Effect of reaction environment on biocatalysis and enantioselectivity of hyperthermophilic esterases.

摘要

Esterases (EC 3.1.1.1) catalyze the hydrolysis or synthesis of ester bonds and have evoked significant industrial interest because of their potential use in applications such as the resolution of racemic mixtures. In spite of these opportunities, esterase biocatalysis has yet to support large-scale industrial biotechnology, because of problems with catalyst instability in process mandated reaction environments such as organic solvents and nonoptimal pH and temperature. Although techniques such as protein and solvent engineering can help to alleviate these problems, strategic catalyst selection from other enzyme sources may be used in concert with these techniques to further improve enzyme stability. One such source of enzymes is hyperthermophiles (microorganisms that grow at 80°C or higher), as their biocatalysts can function in the extreme environments characteristic of industrial processes due, in part, to their inherent structural rigidity. As such, the effect of reaction environment, as it affects the catalytic, structural, and functional properties of hyperthermophilic esterases, needs to be examined in greater detail.; The focus of this work was a carboxylesterase from the extreme thermoacidophile Sulfolobus solfataricus P1 (Sso EST1) and the influence of reaction environment on its biocatalytic function. Sso EST1 was cloned and expressed in Escherichia coli and purified in a one step chromatographic process. Co-solvent experiments showed that while most additives were deleterious to the enzyme, DMSO had an activating effect on Sso EST1 at low concentrations (3.5% v/v) between 50–85°C. In fact, in certain instances, DMSO could be used in place of thermal activation to achieve comparable values of catalytic turnover. Sso EST1 was also shown to have excellent resolving power towards enantiomers of (R, S) Naproxen methyl ester (%ee_(S)-Acid ≥ 90%). The addition of co-solvents and changes in pH resulted in only slight improvements in the enzyme's resolving power.
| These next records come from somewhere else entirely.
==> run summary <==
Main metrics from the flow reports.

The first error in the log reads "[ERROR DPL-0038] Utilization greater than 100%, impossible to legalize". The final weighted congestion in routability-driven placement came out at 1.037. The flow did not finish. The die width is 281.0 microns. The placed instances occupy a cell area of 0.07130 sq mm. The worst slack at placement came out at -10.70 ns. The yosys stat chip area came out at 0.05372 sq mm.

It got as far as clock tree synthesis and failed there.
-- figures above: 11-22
## try-onyx
==> flow/design.v <==
module  rgb_hsv(
	input                         clk,
	input                         rst,	
	input	     [7:0]            rgb_r,
	input	     [7:0]            rgb_g,
	input	     [7:0]            rgb_b,	
	output reg [8:0] 			  hsv_h, 
	output reg [7:0] 			  hsv_s, 
	output reg [7:0] 			  hsv_v  
);
reg [7:0] top; 
reg [13:0] top_60; 
reg [2:0] rgb_se;
reg [2:0] rgb_se_n; 
reg [7:0] max; 
reg [7:0] min; 
reg [7:0] max_min; 
reg [7:0] hsv_s_m;
reg [7:0] max_n;
reg [7:0] division; 
wire r_g, r_b, g_b;
assign r_g = (rgb_r > rgb_g)? 1'b1:1'b0; 
assign r_b = (rgb_r > rgb_b)? 1'b1:1'b0; 
assign g_b = (rgb_g > rgb_b)? 1'b1:1'b0; 
always @ (posedge clk or negedge rst)
begin
	if (!rst)
	begin
		max <= 8'd0;
		min <= 8'd0;
		top <= 8'd0;
		rgb_se <= 3'b010;
	end
	else 
	begin
	case ({r_g,r_b,g_b})
	3'b000:
			begin 
			max <= rgb_b;
			min <= rgb_r;
			top <= rgb_g - rgb_r; 
			rgb_se <= 3'b000;
			end
	3'b001:
			begin 
			max <= rgb_g;
			min <= rgb_r;
			top <= rgb_b - rgb_r; 
			rgb_se <= 3'b001;
			end
	3'b011:
			begin 
			max <= rgb_g;
			min <= rgb_b;
			top <= rgb_r - rgb_b; 
			rgb_se <= 3'b011;
			end
	3'b100:
			begin 
			max <= rgb_b;
			min <= rgb_g;
			top <= rgb_r - rgb_g; 
			rgb_se <= 3'b100;
			end
	3'b110:
			begin 
			max <= rgb_r;
			min <= rgb_g;
			top <= rgb_b - rgb_g; 
			rgb_se <= 3'b110;
			end
	3'b111:
			begin 
			max <= rgb_r;
			min <= rgb_b;
			top <= rgb_g - rgb_b; 
			rgb_se <= 3'b111;
			end
	default
			begin
			max <= 8'd0;
			min <= 8'd0;
			top <= 8'd0;
			rgb_se <= 3'b010;
			end
	endcase
end
end
always @ (posedge clk or negedge rst)
begin
	if (!rst)
		begin
		top_60 <= 14'd0;
		rgb_se_n <= 3'b010;
		max_min <= 8'd0;
		max_n <= 8'd0;
		end
	else
		begin
		top_60 <= {top,6'b000000} - {top,2'b00}; 
		rgb_se_n <= rgb_se;
		max_min <= max - min;
		max_n <= max;
		end
end
always @ (*)
begin
	division = (max_min > 8'd0) ? top_60 / max_min : 8'd240; 
end
always @ (posedge clk or negedge rst)
begin
	if (!rst)
		hsv_h <= 9'd0;
	else 
	begin
	case (rgb_se_n)
	3'b000:
			hsv_h <= 9'd240 - division; 
	3'b001:
			hsv_h <= 9'd120 + division; 
	3'b011:
			hsv_h <= 9'd120 - division; 
	3'b100:
			hsv_h <= 9'd240 + division; 
	3'b110:
			hsv_h <= 9'd360 - division; 
	3'b111:
			hsv_h <= division; 
	default
			hsv_h <= 9'd0;
	endcase
end
end
always @ (*)
begin
	hsv_s_m = (max_n > 8'd0)? ((max_min == max_n) ? 8'd255 : {max_min[7:0],8'b00000000} / max_n) : 8'd0;
end
always@(posedge clk or negedge rst)
begin
	if (!rst)
      hsv_s <= 8'd0;
	else
	hsv_s <= hsv_s_m;
end
always@(posedge clk or negedge rst)
begin
  if (!rst)
  hsv_v <= 8'd0;
  else
  hsv_v <= max_n;
 end
endmodule
module HSVComparator (
    input   clk,
    input wire [8:0] hsv_get_h, hsv_get_s, hsv_get_v,
    input wire [8:0] hsv_set_h, hsv_set_s, hsv_set_v,
    input wire [2:0] threshold_level,
    output reg [1:0] similar_flag  
);
parameter THRESHOLD1_H = 60, THRESHOLD1_S = 32, THRESHOLD1_V = 32;   
parameter THRESHOLD2_H = 15, THRESHOLD2_S = 8,  THRESHOLD2_V = 8;  
parameter THRESHOLD3_H = 10, THRESHOLD3_S = 5,  THRESHOLD3_V = 5;  
parameter THRESHOLD4_H = 5,  THRESHOLD4_S = 3,  THRESHOLD4_V = 3;   
reg [8:0] h_diff, s_diff, v_diff;
function [8:0] abs_diff;
    input [8:0] a, b;
    if (a > b) begin
        abs_diff = a - b;
    end else begin
        abs_diff = b - a;
    end
endfunction
always @(posedge clk) begin
    similar_flag <= 2'b0;  
    h_diff = abs_diff(hsv_get_h, hsv_set_h);
    s_diff = abs_diff(hsv_get_s, hsv_set_s);
    v_diff = abs_diff(hsv_get_v, hsv_set_v);
    if (h_diff > 180) begin
        h_diff = 360 - h_diff;
    end
    if ({hsv_set_h,hsv_set_s,hsv_set_v} == 24'b0)begin
        similar_flag <= 2'b10;
    end
    else begin
    case(threshold_level)
        3'b000: begin  
            if (h_diff <= THRESHOLD1_H && s_diff <= THRESHOLD1_S && v_diff <= THRESHOLD1_V) begin
                similar_flag <= 2'b01;  
            end
        end
        3'b001: begin  
            if (h_diff <= THRESHOLD2_H && s_diff <= THRESHOLD2_S && v_diff <= THRESHOLD2_V) begin
                similar_flag <= 2'b01;  
            end
        end
        3'b010: begin  
            if (h_diff <= THRESHOLD3_H && s_diff <= THRESHOLD3_S && v_diff <= THRESHOLD3_V) begin
                similar_flag <= 2'b01;  
            end
        end
        3'b111: begin  
            if (h_diff <= THRESHOLD4_H && s_diff <= THRESHOLD4_S && v_diff <= THRESHOLD4_V) begin
                similar_flag <= 2'b01;  
            end
        end
        default: ;  
    endcase 
    end
end
endmodule
module color_match (
    input  wire       clk,
    input  wire       rst_n,
    input  wire [7:0] get_r,
    input  wire [7:0] get_g,
    input  wire [7:0] get_b,
    input  wire [7:0] set_r,
    input  wire [7:0] set_g,
    input  wire [7:0] set_b,
    input  wire [2:0] threshold_level,
    output wire [8:0] get_h,
    output wire [7:0] get_s,
    output wire [7:0] get_v,
    output wire [8:0] set_h,
    output wire [7:0] set_s,
    output wire [7:0] set_v,
    output wire [1:0] similar_flag
);
    rgb_hsv rgb_hsv_get_inst (
        .clk   (clk),
        .rst   (rst_n),
        .rgb_r (get_r),
        .rgb_g (get_g),
        .rgb_b (get_b),
        .hsv_h (get_h),
        .hsv_s (get_s),
        .hsv_v (get_v)
    );
    rgb_hsv rgb_hsv_set_inst (
        .clk   (clk),
        .rst   (rst_n),
        .rgb_r (set_r),
        .rgb_g (set_g),
        .rgb_b (set_b),
        .hsv_h (set_h),
        .hsv_s (set_s),
        .hsv_v (set_v)
    );
    HSVComparator HSVComparator_inst (
        .clk             (clk),
        .hsv_get_h       (get_h),
        .hsv_get_s       ({1'b0, get_s}),
        .hsv_get_v       ({1'b0, get_v}),
        .hsv_set_h       (set_h),
        .hsv_set_s       ({1'b0, set_s}),
        .hsv_set_v       ({1'b0, set_v}),
        .threshold_level (threshold_level),
        .similar_flag    (similar_flag)
    );
endmodule
make LEC_CHECK=0 CAP_MARGIN=20 CELL_PAD_IN_SITES_GLOBAL_PLACEMENT=1 CORE_MARGIN=3 CORE_UTILIZATION=51 CTS_CLUSTER_SIZE=45 GPL_ROUTABILITY_DRIVEN=1 MAX_ROUTING_LAYER=met5 MIN_ROUTING_LAYER=met1 SLEW_MARGIN=20 TNS_END_PERCENT=25 finish   # period 28.0 ns
run.sh (not shown) runs the stock make flow with config.mk's settings and CLKGATE_MAP_FILE=.
Looking at the reports, try-onyx completed the entire flow and the layout it produced met the timing, DRC and antenna checks.
Changes in try-umber relative to try-onyx:
==> flow/config.mk <==
export PLATFORM = sky130hd
export DESIGN_NAME = color_match
export DESIGN_NICKNAME = color_match
export VERILOG_FILES = /design/flow/design.v
export SDC_FILE = /design/flow/constraint.sdc
export NUM_CORES = 4
export LEC_CHECK = 0
export CAP_MARGIN = 20
export CORE_MARGIN = 2
export CORE_UTILIZATION = 65
export MAX_ROUTING_LAYER = met4
export PLACE_DENSITY = 0.6
export SETUP_SLACK_MARGIN = 3.64
export SLEW_MARGIN = 20
[summary]
No crash in try-umber: every stage finished, but the layout fails its final checks due to negative setup slack. When the final numbers for try-umber and try-onyx were put side by side, the count of antenna diodes in the layout turned out to be greater in try-umber. Detailed-router iteration count before antenna repair sits higher in try-umber than in try-onyx. Instance count along the most critical hold path came out exactly the same in try-umber and try-onyx.
Here is what was changed in the inputs of try-sierra compared with try-umber.
--- a/flow/config.mk
+++ b/flow/config.mk
@@ -12,2 +12 @@
-export PLACE_DENSITY = 0.6
-export SETUP_SLACK_MARGIN = 3.64
+export SETUP_SLACK_MARGIN = 4.43
==> flow/constraint.sdc <==
create_clock -name core_clock -period 29.3 [get_ports {clk}]
set_input_delay 5.8600 -clock core_clock [delete_from_list [all_inputs] [get_ports {clk}]]
set_output_delay 5.8600 -clock core_clock [all_outputs]
set_load 0.01 [all_outputs]
==> results <==
Every stage of try-sierra finished as expected; the final checks, on the other hand, flagged negative setup slack, which means the layout fails.
Diff try-sierra..try-umber | area fraction in full adders, half adders and majority gates | unchanged
try-sierra gives less global-route usage than try-umber did.
Weighted congestion reported at the end of routability-driven placement (try-sierra vs. try-umber) decreases by a few percent
try-sierra against try-umber: post-synthesis share of cell area spent on and-or and or-and gates did not really move, length in cells of the worst reg-to-reg path rose 1.4%, layout net count shows a reduction of about 0.8%, number of enable flip-flop cells barely changed.
Sort try-umber and try-sierra by slack of the critical path, ascending, and try-umber comes first.
Relative to try-umber, post-cts gate resize count increased by 2.3% in try-sierra.
Relative to try-umber, the first-pass GRT wire length measured on try-sierra has decreased by a few percent.

========
RTL: the design.v shown in full above, as it stands there.
export LEC_CHECK = 0
export ABC_AREA = 1
export CAP_MARGIN = 20
export CORE_MARGIN = 2
export CORE_UTILIZATION = 71
export CTS_CLUSTER_DIAMETER = 236
export CTS_CLUSTER_SIZE = 33
export HOLD_SLACK_MARGIN = -0.1
export PLACE_DENSITY = 0.95
export SLEW_MARGIN = 20
create_clock -name core_clock -period 18.3 [get_ports {clk}]
The first run never finished: it broke off in clock tree synthesis on DPL-0038.
Then changed:
==> flow/config.mk (replaced) <==
export PLATFORM = sky130hd
export DESIGN_NAME = color_match
export DESIGN_NICKNAME = color_match
export VERILOG_FILES = /design/flow/design.v
export SDC_FILE = /design/flow/constraint.sdc
export NUM_CORES = 4
export LEC_CHECK = 0
export CAP_MARGIN = 20
export CORE_MARGIN = 2
export CORE_UTILIZATION = 40
export PLACE_DENSITY = 0.6
export SLEW_MARGIN = 20
==> flow/constraint.sdc (replaced) <==
create_clock -name core_clock -period 27.2 [get_ports {clk}]
set_input_delay 5.4400 -clock core_clock [delete_from_list [all_inputs] [get_ports {clk}]]
set_output_delay 5.4400 -clock core_clock [all_outputs]
set_load 0.01 [all_outputs]
Result: This time the run produced a clean layout; synthesized cell count goes down by about 15%; die area goes up by 77%; area after synthesis goes up by about 0.7%.
Then changed:
--- a/flow/config.mk
+++ b/flow/config.mk
@@ -9,4 +9,5 @@
 export CORE_MARGIN = 2
-export CORE_UTILIZATION = 40
-export PLACE_DENSITY = 0.6
+export CORE_UTILIZATION = 56
+export SETUP_SLACK_MARGIN = 4.39
 export SLEW_MARGIN = 20
+export TNS_END_PERCENT = 5
==> flow/constraint.sdc (replaced) <==
create_clock -name core_clock -period 15.1 [get_ports {clk}]
set_input_delay 3.0200 -clock core_clock [delete_from_list [all_inputs] [get_ports {clk}]]
set_output_delay 3.0200 -clock core_clock [all_outputs]
set_load 0.01 [all_outputs]
What happened: The changed run completed, yet does not pass: negative setup slack. Flip-flop count is unchanged. Count of clock-buffer cells in the layout does not change. Hold slack gains 3.1 ps. Clock skew went down by 7.4 ps.
Then changed:
--- a/flow/config.mk
+++ b/flow/config.mk
@@ -9,5 +9,7 @@
 export CORE_MARGIN = 2
-export CORE_UTILIZATION = 56
+export CORE_UTILIZATION = 72
+export CTS_CLUSTER_DIAMETER = 25
+export CTS_CLUSTER_SIZE = 37
+export MAX_ROUTING_LAYER = met4
 export SETUP_SLACK_MARGIN = 4.39
 export SLEW_MARGIN = 20
-export TNS_END_PERCENT = 5
==> flow/constraint.sdc (replaced) <==
create_clock -name core_clock -period 29.6 [get_ports {clk}]
set_input_delay 5.9200 -clock core_clock [delete_from_list [all_inputs] [get_ports {clk}]]
set_output_delay 5.9200 -clock core_clock [all_outputs]
set_load 0.01 [all_outputs]
What happened: Now the flow did not get past global routing; die size came out lower by 22%; synthesized area stays the same; synthesized cell count does not change.

========
Starts from the design.v that is shown in full above.
==> flow/config.mk <==
export PLATFORM = sky130hd
export DESIGN_NAME = color_match
export DESIGN_NICKNAME = color_match
export VERILOG_FILES = /design/flow/design.v
export SDC_FILE = /design/flow/constraint.sdc
export NUM_CORES = 4
export LEC_CHECK = 0
export CAP_MARGIN = 20
export CORE_MARGIN = 2
export CORE_UTILIZATION = 40
export HOLD_SLACK_MARGIN = -0.06
export PLACE_DENSITY = 0.6
export SETUP_SLACK_MARGIN = -2.0
export SLEW_MARGIN = 20
export TNS_END_PERCENT = 60
==> flow/constraint.sdc <==
create_clock -name core_clock -period 28.0 [get_ports {clk}]
set_input_delay 5.6000 -clock core_clock [delete_from_list [all_inputs] [get_ports {clk}]]
set_output_delay 5.6000 -clock core_clock [all_outputs]
set_load 0.01 [all_outputs]
The starting point finished but fails on setup timing.
Then changed:
- HOLD_SLACK_MARGIN: -0.06 -> unset
- SETUP_SLACK_MARGIN: -2.0 -> unset
- TNS_END_PERCENT: 60 -> unset
Outcome: The new run finished with timing, DRC and antenna clean; critical path depth grows by 3; global-route usage is about the same; final cell count is higher by 2.0%; final area rises by 5.3%; clock skew came out lower by 0.0039 ns.
Then changed:
- CORE_ASPECT_RATIO: unset -> 1.22
- SETUP_SLACK_MARGIN: unset -> -2.0
- TNS_END_PERCENT: unset -> 60
Effect:
- This time the run produced a layout that fails on setup timing
- routed wire length shrinks by about 2.7%
- global-route usage climbs by 0.24 points
- count of clock-buffer cells in the layout stays the same
- non-clock buffer count decreases by 83
Then changed:
- ABC_AREA: unset -> 0
- CORE_ASPECT_RATIO: 1.22 -> unset
- CORE_UTILIZATION: 40 -> 48
- CTS_CLUSTER_DIAMETER: unset -> 344
- CTS_CLUSTER_SIZE: unset -> 100
- PLACE_DENSITY: 0.6 -> unset
- SETUP_SLACK_MARGIN: -2.0 -> unset
- TNS_END_PERCENT: 60 -> 35
Outcome: The changed run passed the timing, DRC and antenna checks; register-to-register slack improved by 1.3 ns; count of clock-buffer cells in the layout is unchanged; worst hold slack degrades by 0.0091 ns; global-route usage climbs by 4.5 points; cell count goes down slightly; clock skew goes down by 0.0057 ns; design area increases by a few percent; utilization goes up by 11 points; critical path depth is lower by 7.

========
RTL: the design.v shown in full above, as it stands there.
export LEC_CHECK = 0
export ABC_AREA = 1
export CAP_MARGIN = 20
export CORE_MARGIN = 2
export CORE_UTILIZATION = 72
export CTS_CLUSTER_DIAMETER = 340
export CTS_CLUSTER_SIZE = 37
export HOLD_SLACK_MARGIN = -0.1
export PLACE_DENSITY = 0.66
export SLEW_MARGIN = 20
create_clock -name core_clock -period 22.7 [get_ports {clk}]
The starting point never finished: it broke off in global routing (ODB-0269).
Edit:
Settings changed: CORE_UTILIZATION 72 to 70, MAX_ROUTING_LAYER set to met4, PLACE_DENSITY 0.66 to 0.6.
=> The changed run completed, yet does not pass: setup timing; synthesized cell count is unchanged; area after synthesis is unchanged; die size grows by 2.8%.
Edit:
Settings changed: ABC_AREA 1 to unset, CORE_UTILIZATION 70 to 44, CTS_CLUSTER_DIAMETER 340 to unset, CTS_CLUSTER_SIZE 37 to unset, HOLD_SLACK_MARGIN -0.1 to unset, MAX_ROUTING_LAYER met4 to unset.
Clock period 22.7 ns to 27.2 ns, I/O delays scaled along.
Result:
- This time the run completed without violations
- clock-buffer cell count goes down by 1
- hold slack degrades by 0.019 ns
- register-to-register slack improves by 3.8 ns
- wire length goes down by 20%
- non-clock buffer count goes down by 85
- area after synthesis goes up by 0.72%
Edit:
Settings changed: ABC_AREA set to 1, CORE_UTILIZATION 44 to 59, CTS_CLUSTER_DIAMETER set to 340, CTS_CLUSTER_SIZE set to 37.
Clock period 27.2 ns to 22.7 ns, I/O delays scaled along.
- With this change the flow reached the layout checks and failed them: setup timing
- maximum frequency grows by about 14%
- non-clock buffer count grows by 164
- critical path depth grows by 36
- wire length shrinks by 0.88%
- setup slack is worse by 1.3 ns
- clock-buffer cell count grows by 1
- global-route usage grows by 6.3 points
- cell count grows by 13%
- synthesized cell count grows by about 17%
- clock skew shrinks by 0.0088 ns
Edit:
Settings changed: ABC_AREA 1 to unset, CORE_UTILIZATION 59 to 72, CTS_CLUSTER_DIAMETER 340 to unset, PLACE_DENSITY 0.6 to unset, SETUP_SLACK_MARGIN set to 4.43.
Clock period 22.7 ns to 29.6 ns, I/O delays scaled along.
After rerunning: The new run aborted during global routing; synthesized cell count falls by 15%; die size falls by 17%; area after synthesis rises by 0.72%.
Edit:
Settings changed: ABC_AREA set to 1, CTS_CLUSTER_DIAMETER set to 179, CTS_CLUSTER_SIZE 37 to 100, PLACE_DENSITY set to 0.39, SETUP_SLACK_MARGIN 4.43 to unset.
Clock period 29.6 ns to 25.7 ns, I/O delays scaled along.
Result: The new run ran to the end with no violations. Synthesized cell count is higher by 17%. Area after synthesis went down by about 0.7%. Die area goes down by 0.70%.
However, enantioselectivity (%ee_(S)-Acid) was optimal at temperatures significantly below the enzyme's melting temperature of 103°C. This result indicated that the resolution of the enantiomers by Sso EST1 was governed by enthalpic interactions between 4–70°C, in contrast to results obtained for this same resolution with mesophilic esterases from Candida rugosa and Rhizomucor miehei, which were under entropic control.